INPUT RECORDS.
· · · · ·

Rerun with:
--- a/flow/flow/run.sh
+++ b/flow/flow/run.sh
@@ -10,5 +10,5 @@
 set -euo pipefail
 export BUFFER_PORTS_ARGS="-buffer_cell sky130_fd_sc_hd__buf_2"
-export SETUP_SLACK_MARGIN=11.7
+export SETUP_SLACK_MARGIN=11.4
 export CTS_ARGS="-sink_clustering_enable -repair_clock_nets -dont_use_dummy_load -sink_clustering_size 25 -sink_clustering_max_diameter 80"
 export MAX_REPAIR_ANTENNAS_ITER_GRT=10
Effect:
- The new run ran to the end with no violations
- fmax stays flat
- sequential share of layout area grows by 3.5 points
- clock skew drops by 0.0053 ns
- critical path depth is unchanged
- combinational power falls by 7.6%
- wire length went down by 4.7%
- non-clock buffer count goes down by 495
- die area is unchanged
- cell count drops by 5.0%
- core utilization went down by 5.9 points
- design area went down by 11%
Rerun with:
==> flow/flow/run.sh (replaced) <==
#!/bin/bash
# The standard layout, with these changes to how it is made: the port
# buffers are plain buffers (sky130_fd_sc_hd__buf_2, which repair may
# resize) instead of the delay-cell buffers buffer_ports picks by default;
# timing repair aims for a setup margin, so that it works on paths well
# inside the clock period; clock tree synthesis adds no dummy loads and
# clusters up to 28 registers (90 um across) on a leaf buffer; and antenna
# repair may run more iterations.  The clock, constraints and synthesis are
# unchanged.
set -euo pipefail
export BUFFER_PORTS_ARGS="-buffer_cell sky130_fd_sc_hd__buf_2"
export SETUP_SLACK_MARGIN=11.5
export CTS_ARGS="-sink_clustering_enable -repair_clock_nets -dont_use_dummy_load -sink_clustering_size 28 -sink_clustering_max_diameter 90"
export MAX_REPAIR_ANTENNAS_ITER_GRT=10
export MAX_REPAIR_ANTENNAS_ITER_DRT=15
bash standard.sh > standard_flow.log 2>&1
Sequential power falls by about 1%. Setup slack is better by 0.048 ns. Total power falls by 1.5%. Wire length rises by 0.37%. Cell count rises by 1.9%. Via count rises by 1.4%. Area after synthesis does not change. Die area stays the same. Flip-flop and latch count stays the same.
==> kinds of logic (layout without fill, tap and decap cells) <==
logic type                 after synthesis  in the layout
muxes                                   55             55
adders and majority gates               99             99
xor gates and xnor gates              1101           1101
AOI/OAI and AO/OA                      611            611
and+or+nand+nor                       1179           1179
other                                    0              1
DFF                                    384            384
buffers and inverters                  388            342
From an optimization exercise on the open Yosys and OpenROAD flow, aimed at small area, a short achievable clock period and few clock cycles per item; shortcuts taken in it are not production practice. Function was checked by simulation only, so behaviour that the tests miss may differ from the original. Power figures rest on the tool's default switching activity, not on a simulated workload.

// spindle_lane
module spindle_lane (
    input  wire        clk,
    input  wire        rst,
    input  wire        in_valid,
    output wire        in_ready,
    input  wire [2:0]  in_op,
    input  wire        in_acc,
    input  wire [15:0] in_a,
    input  wire [1:0]  in_a_tag,
    input  wire [15:0] in_b,
    input  wire [1:0]  in_b_tag,
    input  wire [3:0]  in_shift,
    input  wire        in_i32,
    output reg         out_valid,
    output reg  [31:0] out_data,
    output reg  [1:0]  out_tag,
    output reg         out_cond_valid,
    output reg  [1:0]  out_cond
);
==> flow/config.mk <==
export PLATFORM = sky130hd
export DESIGN_NAME = spindle_lane
export DESIGN_NICKNAME = spindle_lane
export VERILOG_FILES = /design/flow/design.v
export SDC_FILE = /design/flow/constraint.sdc
export NUM_CORES = 4
export LEC_CHECK = 0
export CAP_MARGIN = 20
export CORE_MARGIN = 2
export CORE_UTILIZATION = 40
export SLEW_MARGIN = 20
==> flow/constraint.sdc <==
create_clock -name core_clock -period 12.0 [get_ports {clk}]
set_input_delay 2.4000 -clock core_clock [delete_from_list [all_inputs] [get_ports {clk}]]
set_output_delay 2.4000 -clock core_clock [all_outputs]
set_load 0.01 [all_outputs]
standard.sh (not shown) runs the stock make flow with config.mk's settings and CLKGATE_MAP_FILE= SYNTH_SCRIPT=/design/flow/synth_recipe.tcl, a recipe that flattens the netlist after the stock synthesis.
==> flow/flow/run.sh <==
#!/bin/bash
# The standard layout (standard.sh: ORFS synthesis to finish), with
# these make settings on top:
#  - CTS_*: clock-tree clustering;
set -euo pipefail
bash standard.sh SETUP_SLACK_MARGIN=8.6 CORE_UTILIZATION=70 PLACE_DENSITY=0.78 CTS_CLUSTER_SIZE=25 CTS_CLUSTER_DIAMETER=200 'BUFFER_PORTS_ARGS=-buffer_cell sky130_fd_sc_hd__buf_1' finish > standard.log 2>&1
Testbench counts at the start, summed over its fixed seeds: cycles 24,103, items 24,079.
==> next run, changes <==
==> flow/flow/run.sh (replaced) <==
#!/bin/bash
# The standard layout (standard.sh: ORFS synthesis to finish), with
# these make settings on top:
#  - CTS_*: clock-tree clustering;
set -euo pipefail
bash standard.sh SETUP_SLACK_MARGIN=8.7 CORE_UTILIZATION=70 PLACE_DENSITY=0.78 CTS_CLUSTER_SIZE=25 CTS_CLUSTER_DIAMETER=200 'BUFFER_PORTS_ARGS=-buffer_cell sky130_fd_sc_hd__buf_1' finish > standard.log 2>&1
What happened: The changed run completed with no timing, DRC or antenna violations. Power is higher by a few percent. Cell count rose slightly. Worst setup slack gains 0.020 ns. Clock skew falls by 0.0069 ns. Via count rose slightly.
==> next run, changes <==
==> flow/flow/run.sh (replaced) <==
#!/bin/bash
# The standard layout (standard.sh: ORFS synthesis to finish), with
# these make settings on top:
#  - CTS_*: clock-tree clustering;
set -euo pipefail
bash standard.sh SETUP_SLACK_MARGIN=8.6 CORE_UTILIZATION=70 PLACE_DENSITY=0.78 CTS_CLUSTER_SIZE=32 CTS_CLUSTER_DIAMETER=200 'BUFFER_PORTS_ARGS=-buffer_cell sky130_fd_sc_hd__buf_1' finish > standard.log 2>&1
Result: The changed run completed with no timing, DRC or antenna violations; worst setup slack got worse by 0.029 ns; power goes down by 3.7%; register-to-register slack got worse by 0.07 ns; via count goes down by 0.39%; global-route usage goes up by 0.31 points; synthesized cell count does not change; wire length stays flat; design area goes down by 2.7%; non-clock buffer count goes down by 14; first-iteration DRC count goes up by 26%.
Source: an optimization exercise on an open RTL-to-GDS flow (aim: small area, a short achievable clock period and few clock cycles per item). Production flows keep margins and buffers that such runs may drop.
At most, simulation tests tie the RTL to the original design; equivalence was not proved.
No functional check of the RTL was part of runs 1 and 2.

$ cat flow/config.mk
export PLATFORM = sky130hd
export DESIGN_NAME = bf_rescale
export DESIGN_NICKNAME = bf_rescale
export VERILOG_FILES = /design/flow/design.v
export SDC_FILE = /design/flow/constraint.sdc
export NUM_CORES = 4
export LEC_CHECK = 0
export CAP_MARGIN = 20
export CORE_MARGIN = 2
export CORE_UTILIZATION = 40
export PLACE_DENSITY = 0.6
export SLEW_MARGIN = 20
$ cat flow/constraint.sdc
create_clock -name core_clock -period 12.0 [get_ports {clk}]
set_input_delay 2.4000 -clock core_clock [delete_from_list [all_inputs] [get_ports {clk}]]
set_output_delay 2.4000 -clock core_clock [all_outputs]
set_load 0.01 [all_outputs]
$ cat flow/design.v
module bf_rescale (
    input  wire        clk,
    input  wire        rst,
    input  wire        start,
    input  wire [63:0] mask,
    input  wire [1:0]  rs_cap,
    output wire        ready,
    output reg         rd_en,
    output wire [5:0]  rd_addr,
    input  wire [31:0] rd_data,
    output reg         out_valid,
    output reg  [5:0]  out_idx,
    output reg  [12:0] out_i,
    output reg  [12:0] out_q,
    output reg         done,
    output wire [15:0] s_out,
    output wire [4:0]  exp_out,
    output wire        null_out
);
    localparam [1:0] S_IDLE = 2'd0,
                     S_P1   = 2'd1,
                     S_DIV  = 2'd2,
                     S_P2   = 2'd3;
    localparam [5:0] P2_FIRST = 6'd34;
    localparam [5:0] P2_LAST  = 6'd33;
    localparam [1:0] M_SQ  = 2'd0,     
                     M_ONE = 2'd1,     
                     M_S   = 2'd2;     
    reg [1:0]  state;
    reg        ready_r;
    reg [5:0]  cnt;
    reg [63:0] mask_r;
    reg        cap_hi, cap_lo;
    reg        two;                     
    reg [15:0] s_r;
    reg [4:0]  exp_r;
    reg        null_r;
    assign ready    = ready_r;
    assign rd_addr  = cnt;
    assign s_out    = s_r;
    assign exp_out  = exp_r;
    assign null_out = null_r;
    wire accept = start & ready_r;
    wire last_rd = (state == S_P1 && cnt == 6'd63) || (state == S_P2 && cnt == P2_LAST);
    always @(posedge clk) begin
        cnt    <= accept ? 6'd0 : cnt + 6'd1;
        mask_r <= accept ? mask : {mask_r[0], mask_r[63:1]};
        if (accept) begin
            cap_hi <= rs_cap[1];
            cap_lo <= rs_cap[0];
        end
        if (state == S_P1 && cnt == 6'd0)
            two <= ~cap_hi & (|mask_r);
    end
    always @(posedge clk) begin
        if (rst) begin
            state   <= S_IDLE;
            rd_en   <= 1'b0;
            ready_r <= 1'b1;
        end else begin
            case (state)
                S_IDLE: begin
                    if (accept) begin
                        state   <= S_P1;
                        rd_en   <= 1'b1;
                        ready_r <= 1'b0;
                    end
                end
                S_P1: begin
                    if (cnt == 6'd62 && !two)
                        ready_r <= 1'b1;
                    if (cnt == 6'd63) begin
                        if (two) begin
                            state <= S_DIV;
                            rd_en <= 1'b0;
                        end else if (accept) begin
                            ready_r <= 1'b0;
                        end else begin
                            state <= S_IDLE;
                            rd_en <= 1'b0;
                        end
                    end
                end
                S_DIV: begin
                    if (cnt == P2_FIRST - 6'd1) begin
                        state <= S_P2;
                        rd_en <= 1'b1;
                    end
                end
                S_P2: begin
                    if (cnt == P2_LAST - 6'd1)
                        ready_r <= 1'b1;
                    if (cnt == P2_LAST) begin
                        if (accept) begin
                            state   <= S_P1;
                            ready_r <= 1'b0;
                        end else begin
                            state <= S_IDLE;
                            rd_en <= 1'b0;
                        end
                    end
                end
            endcase
        end
    end
    reg        v1, pa1, m1, last1;
    reg [5:0]  idx1;
    reg        v2, m2, last2;
    reg [1:0]  md2;
    reg [5:0]  idx2;
    reg [11:0] d_i, d_q;
    reg [4:0]  d_e;
    always @(posedge clk) begin
        if (rst) begin
            v1 <= 1'b0;
            v2 <= 1'b0;
        end else begin
            v1 <= rd_en;
            v2 <= v1;
        end
        pa1   <= (state == S_P1);
        m1    <= mask_r[0];
        last1 <= last_rd;
        idx1  <= cnt;
        m2    <= m1;
        last2 <= last1;
        idx2  <= idx1;
        md2   <= !pa1 ? M_S : (two ? M_SQ : M_ONE);
        d_i   <= rd_data[11:0];
        d_q   <= rd_data[23:12];
        d_e   <= rd_data[28:24];
    end
    wire        sq    = (md2 == M_SQ);
    wire [15:0] s_mul = (md2 == M_ONE) ? 16'd16384 : s_r;
    wire signed [16:0] x_i = sq ? {{5{d_i[11]}}, d_i} : {1'b0, s_mul};
    wire signed [16:0] x_q = sq ? {{5{d_q[11]}}, d_q} : {1'b0, s_mul};
    wire signed [28:0] p_i = $signed(d_i) * x_i;
    wire signed [28:0] p_q = $signed(d_q) * x_q;
    wire first2 = (md2 != M_S) && (idx2 == 6'd0);
    wire nz_cur = ~m2 & (|{d_i, d_q});
    reg        nz, anym;
    wire       nz_t   = (nz & ~first2) | nz_cur;
    wire       anym_t = (anym & ~first2) | m2;
    wire       null_1 = anym_t & ~nz_t;
    reg        v3, m3, first3;
    reg [23:0] pw;
    always @(posedge clk) begin
        if (rst) begin
            out_valid <= 1'b0;
            done      <= 1'b0;
            v3        <= 1'b0;
        end else begin
            out_valid <= v2 & ~sq;
            done      <= v2 & ~sq & last2;
            v3        <= v2 & sq;
        end
        out_idx <= idx2;
        out_i   <= m2 ? 13'd0 : p_i[26:14];
        out_q   <= m2 ? 13'd0 : p_q[26:14];
        if (v2 && !sq && idx2 == 6'd0)
            exp_r <= d_e;
        if (v2 && md2 != M_S) begin
            nz   <= nz_t;
            anym <= anym_t;
        end
        if (v2 && md2 == M_ONE && last2) begin
            s_r    <= null_1 ? 16'd0 : 16'd16384;
            null_r <= null_1;
        end
        m3     <= m2;
        first3 <= first2;
        pw     <= {1'b0, p_i[22:0]} + {1'b0, p_q[22:0]};
    end
    reg [32:0] z;
    reg [29:0] s_rem;
    reg [1:0]  qb;
    reg        ovf;
    reg [14:0] root;
    reg [16:0] srem;
    wire        in_div  = (state == S_DIV) && (cnt >= 6'd3);
    wire [31:0] dsub    = {1'b0, z[32:2]} - {2'b00, s_rem};
    wire        q_bit   = ~dsub[31];
    wire [18:0] ssh     = {srem, qb};
    wire [18:0] strial  = {2'b00, root, 2'b01};
    wire [19:0] ssub    = {1'b0, ssh} - {1'b0, strial};
    wire        s_bit   = ~ssub[19];
    wire        sq_step = ((state == S_DIV) && !cnt[0] && cnt >= 6'd6) ||
                          ((state == S_P2) && cnt == P2_FIRST);
    wire [15:0] cap_v   = cap_lo ? 16'd23170 : 16'd32768;
    wire        big     = ovf | (cap_lo & (root >= 15'd23170));
    always @(posedge clk) begin
        if (v3) begin
            z     <= (first3 ? 33'd0 : z) + {9'd0, pw};
            s_rem <= (first3 ? 30'd0 : s_rem) + (m3 ? 30'd0 : {6'd0, pw});
        end else if (in_div) begin
            z <= {(q_bit ? dsub[29:0] : z[31:2]), z[1:0], 1'b0};
        end
        if (in_div) begin
            qb <= {qb[0], q_bit};
            if (cnt == 6'd3)
                ovf <= q_bit;
        end
        if (state == S_DIV && cnt == 6'd3) begin
            root <= 15'd0;
            srem <= 17'd0;
        end else if (sq_step) begin
            root <= {root[13:0], s_bit};
            srem <= s_bit ? ssub[16:0] : ssh[16:0];
        end
        if (state == S_P2 && cnt == P2_FIRST + 6'd1) begin
            s_r    <= !nz ? 16'd0 : big ? cap_v : {1'b0, root};
            null_r <= !nz;
        end
    end
endmodule
$ cat flow/run.sh
#!/bin/bash
# synth_recipe.tcl (not shown) runs the flow's synth.tcl, then flattens the netlist and writes it again
# the make line also repeats each setting of config.mk as NAME=value (left out here)
make -C /OpenROAD-flow-scripts/flow DESIGN_CONFIG=/design/flow/config.mk WORK_HOME=/design/flow/orfs CLKGATE_MAP_FILE= SYNTH_SCRIPT=/design/flow/synth_recipe.tcl finish
==> results of run 1 <==
==> run summary, run 1 <==
Synth warnings=1; Exit stage=synthesis; outcome=did not finish; Err=ERROR: Assert `count_id(cell->name) == 0' failed in kernel/rtlil.cc:2970.
==> run 2, diff against run 1 <==
--- a/flow/design.v
+++ b/flow/design.v
@@ -163,10 +163,6 @@
             nz   <= nz_t;
             anym <= anym_t;
         end
-        if (v2 && md2 == M_ONE && last2) begin
-            s_r    <= null_1 ? 16'd0 : 16'd16384;
-            null_r <= null_1;
-        end
         m3     <= m2;
         first3 <= first2;
         pw     <= {1'b0, p_i[22:0]} + {1'b0, p_q[22:0]};
@@ -211,5 +207,9 @@
             s_r    <= !nz ? 16'd0 : big ? cap_v : {1'b0, root};
             null_r <= !nz;
         end
+        if (v2 && md2 == M_ONE && last2) begin
+            s_r    <= null_1 ? 16'd0 : 16'd16384;
+            null_r <= null_1;
+        end
     end
 endmodule
==> run summary, run 2 <==
initial antenna violation count=0; ys async rst share=0%; Slew @ Worst Pin=1.01 ns; Synth warnings=1; Initial Util=40.5%; met2 wire length=37000 um; Rows=101; DIE AREA=79400 um2; most numerous cell in the Yosys netlist=inv_1; Max-slew headroom=32.2%; root buffer cell=clkbuf_16; delay of the slowest critical-path stage=0.53 ns; Die Span Y=282 um; # setup viols final=0; P&R area growth vs syn=12.1%; Tmin final=7.95 ns; hold path cells=0; critical path launch point type=flop; Post-synth EDFFs=93; total gr overflow=0; # resized after CTS=0; RSZ-0062 raised after global routing=no; CTS tree=done; global placement routability congestion=0.852; Tot GR Track Use=19.6%; most frequent cells in the layout=inv_1, nand2_1, fa_1; most common cell after layout, fill and taps aside=inv_1; number of synthesized register bits=310; # IOs=165; post-synth top area cell=fa_1; top cell type's share of synthesized area=23.3%; Synth top cells by count=inv_1, nand2_1, fa_1, ha_1, dfxtp_1; max reg flops=64; Setup Fix Bufs, Post-CTS=0; crit path DAT=8.40 ns; Slowest cell on crit path=fa_1; worst skew pair latency=0.57 ns; max layer used=met4; Final Hold Fails=0; Post-CTS Hold Buffers=0; Routed wire per std cell=16.2 um; Residual DRC=0; met3 routed WL=2720 um; number of global-route vias before repair=24500; Unique masters post-synth=92; critical path peak fanout=37; Hold Startpoint=idx1[0]; placed insts=4601; buffer depth of the longest clock path=3; largest net degree at the start of global routing=71; Synth Area per Inst=8.72 um2; post-route ant nets=0; Nets=4312; core area=76200 um2; Reg-to-Reg Start=md2[1]; hold worst-path end=idx2[0]; CP most frequent cell=inv_1; Initial DRT Pass Iterations=5; critical path startpoint=md2[1]; Max Fclk=0.126 GHz; post-route clock period utilization=66.3%; clk sink count=310; Port Buf Inserts=161; Critical Path Sink Type=flop; crit path kind=reg2reg; Final TNS setup=0 ns; Final Skew=0.0246 ns; final count of pins violating max slew=0; main flop type after synthesis=dfxtp_1; DRT iter0 DRCs=1052; width of the die=282 um; RR Endpoint=pw[22]; Crit path required time=12.45 ns; Post-Syn Instances=3539; Tightest Hold Check Type=reg2reg; reg2reg setup slack=4.05 ns; DRT Wirelength=75600 um; DP HPWL=59500 um; H-tree levels=2; reg2reg path depth=29; # diodes=0; vias=23500; outcome=timing/DRC/antenna clean; Area contributors post-synth=fa_1, dfxtp_1, ha_1; synthesized net count=4241; sequential share of the synthesized area=23.1%; number of buffers created by CTS=37; post-route insts no fill=4669; wire length on met1=32900 um; Max-Cap Viols=0; Largest regs=mask_r x64, z x33, s_rem x30; Top reg by flops=mask_r; share of cells above drive strength 1=3.76%; global-route wire length before repair=125000 um; vias per inst=5.04; clock transition at the registers of the reported paths=0.06 ns; cell area after synthesis=30900 um2
run 2: layout make-up:
| cell class | instances | area, um2 |
|---|---|---|
| clock buffers | 46 | 1050 |
| clock inverters | 22 | 214 |
| fillers | 7462 | 41600 |
| inverters | 558 | 2100 |
| multi-input cells | 2525 | 21100 |
| flip-flops and latches | 310 | 7140 |
| well taps | 1030 | 1290 |
| repair buffers | 178 | 1740 |
run 2: cells by family (layout without fill, tap and decap cells):
logic type	count (synthesis)	in the layout	share of synthesized area (%)
flops	310	310	23.1
xor+xnor	158	158	4.48
compound gates	537	537	11.5
buf+inv	704	804	8.67
mux	11	11	0.365
fa+ha+maj	601	601	33.1
simple gates	1218	1218	18.7
run 2: per-layer routing:
layer | up-vias | global-route usage (%)
met4 | 0 | 7.32
li1 | 11500 | -
met3 | 124 | 2.02
met1 | 11400 | 25.0
met5 | - | 0
met2 | 439 | 34.4
run 2: worst max path at each step:
stage	endpoint	slack, ns	cells past startpoint
after floorplan	pw[23]	4.95	32
after global placement	pw[23]	4.03	26
after detailed placement	pw[22]	4.02	29
after CTS	pw[22]	3.97	29
after global routing	pw[22]	3.54	29
final	pw[22]	4.05	29
run 2: stage by stage:
stage	utilization, %	hold WS [ns]	area [um2]	worst slack [ns]
after floorplan	-	0.310	30900	4.95
after global placement	43.7	0.310	33300	4.03
after detailed placement	43.7	0.312	33300	4.02
after CTS	45.4	0.325	34600	3.97
after global routing	45.4	0.335	34600	3.54
final	45.4	0.325	34600	4.05
run 2: critical path, delay by kind of cell, from the launching register on:
family	cells	cell delay, ns
adders and majority gates	7	3.15
DFF	1	0.31
buffers and inverters	8	0.93
xor gates and xnor gates	2	0.65
and+or+nand+nor	7	1.48
AOI/OAI and AO/OA	5	1.27
==> run 3, diff against run 2 <==
--- a/flow/design.v
+++ b/flow/design.v
@@ -134,8 +134,10 @@
     wire [15:0] s_mul = (md2 == M_ONE) ? 16'd16384 : s_r;
     wire signed [16:0] x_i = sq ? {{5{d_i[11]}}, d_i} : {1'b0, s_mul};
     wire signed [16:0] x_q = sq ? {{5{d_q[11]}}, d_q} : {1'b0, s_mul};
-    wire signed [28:0] p_i = $signed(d_i) * x_i;
-    wire signed [28:0] p_q = $signed(d_q) * x_q;
+    wire signed [11:0] d_is = d_i;
+    wire signed [11:0] d_qs = d_q;
+    wire signed [28:0] p_i = d_is * x_i;
+    wire signed [28:0] p_q = d_qs * x_q;
     wire first2 = (md2 != M_S) && (idx2 == 6'd0);
     wire nz_cur = ~m2 & (|{d_i, d_q});
     reg        nz, anym;
==> run summary, run 3 <==
outcome=timing/DRC/antenna clean; Port Buf Inserts=161; Critical Path Sink Type=flop; worst skew pair latency=0.57 ns; H-tree levels=2; # setup viols final=0; Tot GR Track Use=19.6%; DP HPWL=59500 um; Max Fclk=0.126 GHz; Crit path required time=12.45 ns; initial antenna violation count=0; crit path DAT=8.40 ns; Tightest Hold Check Type=reg2reg; final count of pins violating max slew=0; delay of the slowest critical-path stage=0.53 ns; crit path kind=reg2reg; global placement routability congestion=0.852; Final Cell Area=34600 um2; Max-slew headroom=32.2%; # diodes=0; CP most frequent cell=inv_1; Nets=4312; total gr overflow=0; Unique masters post-synth=92; buffer depth of the longest clock path=3; Synth top cells by count=inv_1, nand2_1, fa_1, ha_1, dfxtp_1; clock transition at the registers of the reported paths=0.06 ns; post-synth top area cell=fa_1; global-route wire length before repair=125000 um; number of global-route vias before repair=24500; Post-Syn Instances=3539; Synth Area per Inst=8.72 um2; top cell type's share of synthesized area=23.3%; largest net degree at the start of global routing=71; max reg flops=64; root buffer cell=clkbuf_16; Largest regs=mask_r x64, z x33, s_rem x30; number of synthesized register bits=310; post-route ant nets=0; Top reg by flops=mask_r; final worst slack=4.05 ns; synthesized net count=4241; P&R area growth vs syn=12.1%; DRT Wirelength=75600 um; Final Hold Fails=0; Slew @ Worst Pin=1.01 ns; core area=76200 um2; post-route clock period utilization=66.3%; critical path launch point type=flop; main flop type after synthesis=dfxtp_1; vias per inst=5.04; Max-Cap Viols=0; Post-synth EDFFs=93; ys async rst share=0%; Die Span Y=282 um; reg2reg setup slack=4.05 ns; cell area after synthesis=30900 um2; RSZ-0062 raised after global routing=no; Tmin final=7.95 ns; most numerous cell in the Yosys netlist=inv_1; sequential share of the synthesized area=23.1%; # IOs=165; share of cells above drive strength 1=3.76%; # resized after CTS=0; width of the die=282 um; CTS tree=done; clk sink count=310; placed inst area=33300 um2; Post-CTS Hold Buffers=0; Initial Util=40.5%; Slowest cell on crit path=fa_1; Final TNS setup=0 ns; Synth warnings=1; number of buffers created by CTS=37; Final Skew=0.0246 ns; DRT iter0 DRCs=1052; Residual DRC=0; Area contributors post-synth=fa_1, dfxtp_1, ha_1; Routed wire per std cell=16.2 um; most frequent cells in the layout=inv_1, nand2_1, fa_1; vias=23500; Initial DRT Pass Iterations=5; Setup Fix Bufs, Post-CTS=0; DIE AREA=79400 um2; Rows=101; dpl ws=4.02 ns; critical path peak fanout=37; most common cell after layout, fill and taps aside=inv_1
-- run 3: cell counts in the layout (fill, tap and decap cells not counted) --
Identical to the previous run, type by type.
-- run 3: kinds of logic (layout without fill, tap and decap cells) --
family	count (synthesis)	after routing	synth area share (%)
simple gates	1218	1218	18.7
buf+inv	704	804	8.67
fa+ha+maj	601	601	33.1
compound gates	537	537	11.5
flops	310	310	23.1
xor+xnor	158	158	4.48
mux	11	11	0.365
-- run 3: area by class of cell --
class / count / area, um2
fillers: 7462 / 41600
multi-input cells: 2525 / 21100
flip-flops and latches: 310 / 7140
inverters: 558 / 2100
repair buffers: 178 / 1740
well taps: 1030 / 1290
clock buffers: 46 / 1050
clock inverters: 22 / 214
-- run 3: path summary, 6_finish.rpt --
| kind | cells past startpoint | endpoint | startpoint |
|---|---|---|---|
| worst min-delay path | 0 | idx2[0] | idx1[0] |
| worst min register to register | 0 | idx2[0] | idx1[0] |
| worst max register to register | 29 | pw[22] | md2[1] |
| worst max-delay path | 29 | pw[22] | md2[1] |
-- run 3: per-stage QoR --
step	util (%)	hold WS, ns	std cells
floorplan	-	0.310	3539
finish	45.4	0.325	4669
global placement	43.7	0.310	4601
detailed placement	43.7	0.312	4601
global route	45.4	0.335	4669
CTS	45.4	0.325	4669
-- run 3: critical path, delay by kind of cell (launching register included) --
family / cells / cell delay [ns]
fa+ha+maj: 7 / 3.15
simple gates: 7 / 1.48
compound gates: 5 / 1.27
buf+inv: 8 / 0.93
xor+xnor: 2 / 0.65
flops: 1 / 0.31
-- run 3: layer usage --
metal  routed length [um]  GRT usage, %  share of wire (%)
met5                    0             0                  0
met4                 2980          7.32                3.9
met3                 2720          2.02                3.6
met2                37000          34.4                 49
met1                32900          25.0                 43
Testbench counts of run 3, summed over its fixed seeds: cycles 42,926, items 384.

-- afterwards: timing with drivers on the ports --
How much do the figures lean on ideal ports? The routed layouts below were timed once more, with nothing changed but the port constraints.
Step 1 sets driving cells, clkbuf_16 on the clock port and buf_2 on the other inputs (assumed; they add their load-dependent delay and slew).
Step 2 moves the port delays by t, midway between the first and last clock arrival at a register: inputs arrive t later, outputs are due t later. That takes back most of the time a late clock gives input paths.
Slacks: ideal ports / drivers / drivers and shift; pairs: ideal ports / drivers.
run	shift t [ns]	setup slack, ns	hold WS [ns]	clock arrival spread, ns
run 2	0.626	4.049 / 4.049 / 4.049	0.325 / 0.325 / 0.325	0.027 / 0.026
run 3	0.626	4.049 / 4.049 / 4.049	0.325 / 0.325 / 0.325	0.027 / 0.026
After both steps every run listed still meets setup and hold.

· · · · ·

REQUIRED WORK. Lines containing the word "srem" must be found in the data above and copied.

SOLUTION TO THIS TASK.
    reg [16:0] srem;
    wire [18:0] ssh     = {srem, qb};
            srem <= 17'd0;
            srem <= s_bit ? ssub[16:0] : ssh[16:0];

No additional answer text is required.